● TASK INSTRUCTIONS: Return all of the entries below exactly as they are given.

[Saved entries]
──────
===== src/sticky_event_bank.sv =====
`timescale 1ns/1ps
module sticky_event_bank
    import fault_flag_pkg::*;
#(
    parameter int W = EVT_W
)
(
    // clock and reset
    input  wire logic         clock,
    input  wire logic         rst_n,
    // events and software writes
    input  wire logic [W-1:0] set,
    input  wire logic         wr_status,
    input  wire logic         wr_mask,
    input  wire logic [W-1:0] wdata,
    input  wire logic [W-1:0] wen,
    // state
    output logic [W-1:0]      status_q,
    output logic [W-1:0]      mask_q,
    output logic              irq_q
);

    logic [W-1:0] status_d;
    logic [W-1:0] mask_d;

    // set wins over a write-one clear in the same cycle
    always_comb begin
        status_d = status_q;
        if (wr_status) begin
            status_d = status_q & ~(wdata & wen);
        end
        status_d = status_d | set;
        mask_d = mask_q;
        if (wr_mask) begin
            mask_d = (mask_q & ~wen) | (wdata & wen);
        end
    end

    always_ff @(posedge clock) begin
        if (!rst_n) begin
            status_q <= '0;
            mask_q   <= '0;
            irq_q    <= 1'b0;
        end else begin
            status_q <= status_d;
            mask_q   <= mask_d;
            irq_q    <= |(status_d & mask_d);
        end
    end

endmodule


===== config.mk =====
export PLATFORM = sky130hd
export DESIGN_NAME = fault_flag_regs
export DESIGN_NICKNAME = d
export VERILOG_FILES = /design/src/fault_flag_pkg.sv /design/src/fault_flag_regs.sv /design/src/flag_pair_reg.sv /design/src/sticky_event_bank.sv
export SDC_FILE = /design/constraint.sdc
export NUM_CORES = 1
export LEC_CHECK = 0
export BUFFER_PORTS_ARGS = -buffer_cell sky130_fd_sc_hd__buf_2
export CAP_MARGIN = 20
export CORE_MARGIN = 5
export CORE_UTILIZATION = 50
export CTS_BUF_LIST = sky130_fd_sc_hd__clkbuf_4 sky130_fd_sc_hd__clkbuf_8
export DETAILED_ROUTE_END_ITERATION = 10
export PLACE_DENSITY = 0.85
export SLEW_MARGIN = 20
export SYNTH_ARGS = -nofsm -noshare
export SYNTH_HDL_FRONTEND = slang
export SYNTH_HIERARCHICAL = 1
export SYNTH_SLANG_ARGS = --single-unit

===== constraint.sdc =====
create_clock -name clock -period 7.18 [get_ports clock]
set_input_delay 0.718 -clock clock [delete_from_list [all_inputs] [get_ports clock]]
set_output_delay 0.718 -clock clock [all_outputs]
set_load 0.02 [all_outputs]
──────
● EXERCISE RESPONSE:
===== src/sticky_event_bank.sv =====
`timescale 1ns/1ps
module sticky_event_bank
    import fault_flag_pkg::*;
#(
    parameter int W = EVT_W
)
(
    // clock and reset
    input  wire logic         clock,
    input  wire logic         rst_n,
    // events and software writes
    input  wire logic [W-1:0] set,
    input  wire logic         wr_status,
    input  wire logic         wr_mask,
    input  wire logic [W-1:0] wdata,
    input  wire logic [W-1:0] wen,
    // state
    output logic [W-1:0]      status_q,
    output logic [W-1:0]      mask_q,
    output logic              irq_q
);

    logic [W-1:0] status_d;
    logic [W-1:0] mask_d;

    // set wins over a write-one clear in the same cycle
    always_comb begin
        status_d = status_q;
        if (wr_status) begin
            status_d = status_q & ~(wdata & wen);
        end
        status_d = status_d | set;
        mask_d = mask_q;
        if (wr_mask) begin
            mask_d = (mask_q & ~wen) | (wdata & wen);
        end
    end

    always_ff @(posedge clock) begin
        if (!rst_n) begin
            status_q <= '0;
            mask_q   <= '0;
            irq_q    <= 1'b0;
        end else begin
            status_q <= status_d;
            mask_q   <= mask_d;
            irq_q    <= |(status_d & mask_d);
        end
    end

endmodule


===== config.mk =====
export PLATFORM = sky130hd
export DESIGN_NAME = fault_flag_regs
export DESIGN_NICKNAME = d
export VERILOG_FILES = /design/src/fault_flag_pkg.sv /design/src/fault_flag_regs.sv /design/src/flag_pair_reg.sv /design/src/sticky_event_bank.sv
export SDC_FILE = /design/constraint.sdc
export NUM_CORES = 1
export LEC_CHECK = 0
export BUFFER_PORTS_ARGS = -buffer_cell sky130_fd_sc_hd__buf_2
export CAP_MARGIN = 20
export CORE_MARGIN = 5
export CORE_UTILIZATION = 50
export CTS_BUF_LIST = sky130_fd_sc_hd__clkbuf_4 sky130_fd_sc_hd__clkbuf_8
export DETAILED_ROUTE_END_ITERATION = 10
export PLACE_DENSITY = 0.85
export SLEW_MARGIN = 20
export SYNTH_ARGS = -nofsm -noshare
export SYNTH_HDL_FRONTEND = slang
export SYNTH_HIERARCHICAL = 1
export SYNTH_SLANG_ARGS = --single-unit

===== constraint.sdc =====
create_clock -name clock -period 7.18 [get_ports clock]
set_input_delay 0.718 -clock clock [delete_from_list [all_inputs] [get_ports clock]]
set_output_delay 0.718 -clock clock [all_outputs]
set_load 0.02 [all_outputs]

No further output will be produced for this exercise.